1. 程式人生 > >python 爬取某音樂平臺所有歌單資訊

python 爬取某音樂平臺所有歌單資訊

# coding: utf-8
import requests
import os
from lxml import etree
import json
from spider_project.proxies import proxies
import random


class WangYiYunSpider:
    '''爬取所有歌單的資訊'''

    def __init__(self):
        self.root_url = 'http://music.163.com'
        self.start_url = 'http://music.163.com/discover/playlist'
        self.classname_list = []  # 所有小類名
        self.class_url = 'http://music.163.com/discover/playlist/?cat={}'
        self.class_url_list = []  # 所有小類url
        self.playlist_urls = []  # 每一小類所有歌單的url
        self.headers = {
            'User-Agent': 'Mozilla/5.0 (X11; Linux x86_64) AppleWebKit/537.36 (KHTML, like Gecko) Chrome/50.0.2661.102 Safari/537.36'}
        self.playlist_info = []
        self.classname = ''
        self.proxies = proxies

    def parse_url(self, url=None):
        print(url)
        if url is None:
            resp = requests.get(self.start_url,
                                headers=self.headers,
                                proxies=random.choice(self.proxies)
                                )
        else:
            resp = requests.get(url, headers=self.headers)
        resp.encoding = 'utf-8'
        return resp.text

    def get_cate_name_list(self, html):
        dl_list = html.xpath('//div[@id="cateListBox"]//dl')
        # print(dl_list)
        for dl in dl_list:
            # cate_name = dl.xpath('./dt/text()')[0]
            classname_list = dl.xpath('./dd/a/text()')
            self.classname_list.extend(classname_list)
        # print(self.classname_list)

    def get_class_url(self):
        for classname in self.classname_list:
            self.class_url_list.append(self.class_url.format(classname))

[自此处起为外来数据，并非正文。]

**config.mk**
```make
export PLATFORM = sky130hd
export DESIGN_NAME = alu8_reg16
export DESIGN_NICKNAME = d
export VERILOG_FILES = /design/src/rtl/alu8_reg16.sv
export SDC_FILE = /design/constraint.sdc
export NUM_CORES = 1
export LEC_CHECK = 0
export CAP_MARGIN = 5
export CORE_ASPECT_RATIO = 0.75
export CORE_MARGIN = 4
export CORE_UTILIZATION = 60
export DETAILED_ROUTE_END_ITERATION = 12
export HOLD_SLACK_MARGIN = 0.15
export PLACE_DENSITY = 0.8
export SYNTH_ARGS = -nofsm -noshare
export SYNTH_HDL_FRONTEND = slang
export SYNTH_SLANG_ARGS = --single-unit
export TNS_END_PERCENT = 5
```
**constraint.sdc**
```tcl
create_clock -name clk -period 41.5 [get_ports clk]
set_input_delay 10.375 -clock clk [delete_from_list [all_inputs] [get_ports clk]]
set_output_delay 10.375 -clock clk [all_outputs]
set_load 0.02 [all_outputs]
```
**src/rtl/alu8_reg16.sv**
```systemverilog
// 8-bit ALU with a registered 16-bit result, loaded when en=1; rst clears it.
// Optional build macro ALU_SHIFT_BY_B_EN: opcode 7 shifts by b[2:0], left when b[3]=1.
module alu8_reg16 (
    input  logic        clk,
    input  logic        rst,
    input  logic [7:0]  a,
    input  logic [7:0]  b,
    input  logic [3:0]  com,
    input  logic        en,
    output logic [15:0] y
);

    localparam logic [3:0] OP_MOD  = 4'h0;
    localparam logic [3:0] OP_ADD  = 4'h1;
    localparam logic [3:0] OP_SUB  = 4'h2;
    localparam logic [3:0] OP_MUL  = 4'h3;
    localparam logic [3:0] OP_DIV  = 4'h4;
    localparam logic [3:0] OP_INC  = 4'h5;
    localparam logic [3:0] OP_DEC  = 4'h6;
    localparam logic [3:0] OP_SHR  = 4'h7;
    localparam logic [3:0] OP_AND  = 4'h8;
    localparam logic [3:0] OP_OR   = 4'h9;
    localparam logic [3:0] OP_NOT  = 4'hA;
    localparam logic [3:0] OP_XOR  = 4'hB;
    localparam logic [3:0] OP_XNOR = 4'hC;
    localparam logic [3:0] OP_NAND = 4'hD;
    localparam logic [3:0] OP_NOR  = 4'hE;
    localparam logic [3:0] OP_NEG  = 4'hF;

    logic [15:0] a_ext;
    logic [15:0] b_ext;
    logic [7:0]  b_safe;
    logic [7:0]  quot;
    logic [7:0]  rem;
    logic [15:0] alu_r;
    logic [15:0] shift_r;
    logic [15:0] y_d;
    logic [15:0] y_q;

    assign a_ext = {8'h00, a};
    assign b_ext = {8'h00, b};

    // A zero divisor is replaced by 1 so the divider never yields X;
    // the b=0 cases are then overridden with their fixed results below.
    assign b_safe = (b == 8'd0) ? 8'd1 : b;
    assign quot   = a / b_safe;
    assign rem    = a % b_safe;

`ifdef ALU_SHIFT_BY_B_EN
    assign shift_r = b[3] ? (a_ext << b[2:0]) : {8'h00, a >> b[2:0]};
`else
    assign shift_r = {8'h00, 1'b0, a[7:1]};
`endif

    always_comb begin
        alu_r = 16'h0000;
        case (com)
            OP_MOD:  alu_r = (b == 8'd0) ? a_ext : {8'h00, rem};
            OP_ADD:  alu_r = a_ext + b_ext;
            OP_SUB:  alu_r = a_ext - b_ext;
            OP_MUL:  alu_r = a_ext * b_ext;
            OP_DIV:  alu_r = (b == 8'd0) ? 16'hFFFF : {8'h00, quot};
            OP_INC:  alu_r = a_ext + 16'd1;
            OP_DEC:  alu_r = a_ext - 16'd1;
            OP_SHR:  alu_r = shift_r;
            OP_AND:  alu_r = {8'h00, a & b};
            OP_OR:   alu_r = {8'h00, a | b};
            OP_NOT:  alu_r = {8'h00, ~a};
            OP_XOR:  alu_r = {8'h00, a ^ b};
            OP_XNOR: alu_r = {8'h00, ~(a ^ b)};
            OP_NAND: alu_r = {8'h00, ~(a & b)};
            OP_NOR:  alu_r = {8'h00, ~(a | b)};
            OP_NEG:  alu_r = 16'h0000 - a_ext;
            default: alu_r = 16'h0000;
        endcase
    end

    assign y_d = en ? alu_r : y_q;

    always_ff @(posedge clk) begin
        if (rst) begin
            y_q <= 16'h0000;
        end else begin
            y_q <= y_d;
        end
    end

    assign y = y_q;

endmodule

```
After elaboration in Yosys (flattened, before gate mapping)
Cells that the tools add are included.

Add/subtract/negate cells: 5. Bitwise logic cells: 7. Equal/unequal tests: 15. Reduce and logical (&&, ||, !) cells: 2. $mul: 1. Divide/modulo/power cells: 2. Multiplexer cells: 4.

Operators with widths (number): $pmux 16 s16 (1); $eq 4x4->1 const B (8); $not 8->8 (4); $eq 4x3->1 const B (4); $mul 8x8->16 (1); $mux 16 (1); $mux 8 (2); $add 8x1->9 const B (1); $add 8x8->9 (1); $sub 1x8->9 const A (1); $sub 8x1->9 const B (1); $sub 8x8->9 (1); $and 8x8->8 (1); $div 8x8->8 (1); $eq 4x2->1 const B (2); $logic_not 8->1 (1); $mod 8x8->8 (1); $or 8x8->8 (1); $xor 8x8->8 (1); $eq 4x1->1 const B (1); $logic_not 4->1 (1).

Word-level logic and storage cells: 37. Output and inout bits: 16. Input port bits: 23. Register bits: 16.

Longest topological paths before layout
Depth in word-level cells: 5. Mapped depth: 51. Mapped depth without buffers: 48.

Worst setup path before layout
No wires, ideal clock.

Kind: input port to flip-flop. Start: in b[5]. End: reg y_q[6], in the netlist y[6]. Setup time: 87 ps. Buffers on the path: 4. Arrival time: 21645 ps. Stages: 45. Path slack: 19768 ps. Required time: 41413 ps. Cells stage by stage: buf_6 -> nor4_4 -> a21oi_1 -> ha_1 -> or4b_2 -> o211ai_1 -> a31oi_1 -> ha_1 -> o211ai_1 -> a211oi_2 -> mux2i_1 -> ha_1 -> o211a_1 -> o211ai_1 -> and2_0 -> clkbuf_1 -> mux2_2 -> ha_1 -> (+9 left out) -> inv_1 -> ha_1 -> nand4b_1 -> a21oi_1 -> o21ai_0 -> o21bai_1 -> clkbuf_1 -> o21ai_0 -> o31a_1 -> ha_1 -> a211oi_1 -> o21ai_0 -> a311oi_1 -> buf_2 -> o21ai_0 -> or2_2 -> o21a_1 -> o31ai_1.

Word-level cells in the longest chain between the ends: 5. Elaborated cells on any way between the ends: 10.

RTL lines: start, declared (line 7) `input logic [7:0] b,`; $logic_not 8->1 (line 45, 58, 62); $mux 8 (line 45) `assign b_safe = (b == 8'd0) ? 8'd1 : b;`; $div 8x8->8 / $mod 8x8->8 (equally long branches) (line 46, 47); $mux 16 / $mux 8 (equally long branches) (line 62, 58); $pmux 16 s16 (*) (line 57) `case (com)`; end signal, assigned (line 84) `y_q <= y_d;`; end, declared (line 38) `logic [15:0] y_q;`.

Every way passes the cells marked *; elsewhere a longest branch is shown, timed or not. A chain may end at the register's enable or synchronous reset.

Final worst setup path
Start: in b[7]. End: reg y_q[6], in the netlist y[6].

Same word-level chain as after synthesis.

    def get_playlist(self, html):
        '''獲取歌單鏈接及下一頁url'''

        # 歌單標題
        # /playlist?id=2174792139" 要加上root_url
        playlist_url = html.xpath('//ul[@id="m-pl-container"]//a[@class="msk"]/@href')
        self.playlist_urls.extend(playlist_url)
        # print(playlist_url)

        try:
            next_url = html.xpath('//a[@class="zbtn znxt"]/@href')[0]
            print('next_url:%s'%next_url)
        except:
            return None
        else:
            return self.root_url + next_url

    def get_playlist_info(self):
        # 迴圈請求歌單詳情
        info_dict = {}
        for url in self.playlist_urls:
            # 請求url 獲取網頁
            url = self.root_url + url
            html_str = self.parse_url(url=url)
            html = etree.HTML(html_str)

            # 從網頁中提取資訊
            songs = []
            songs_li = html.xpath('//div[@id="song-list-pre-cache"]//li')
            for li in songs_li:
                song_info = {
                                'song_name': li.xpath('.//text()'),
                                'song_link': li.xpath('./a/@href')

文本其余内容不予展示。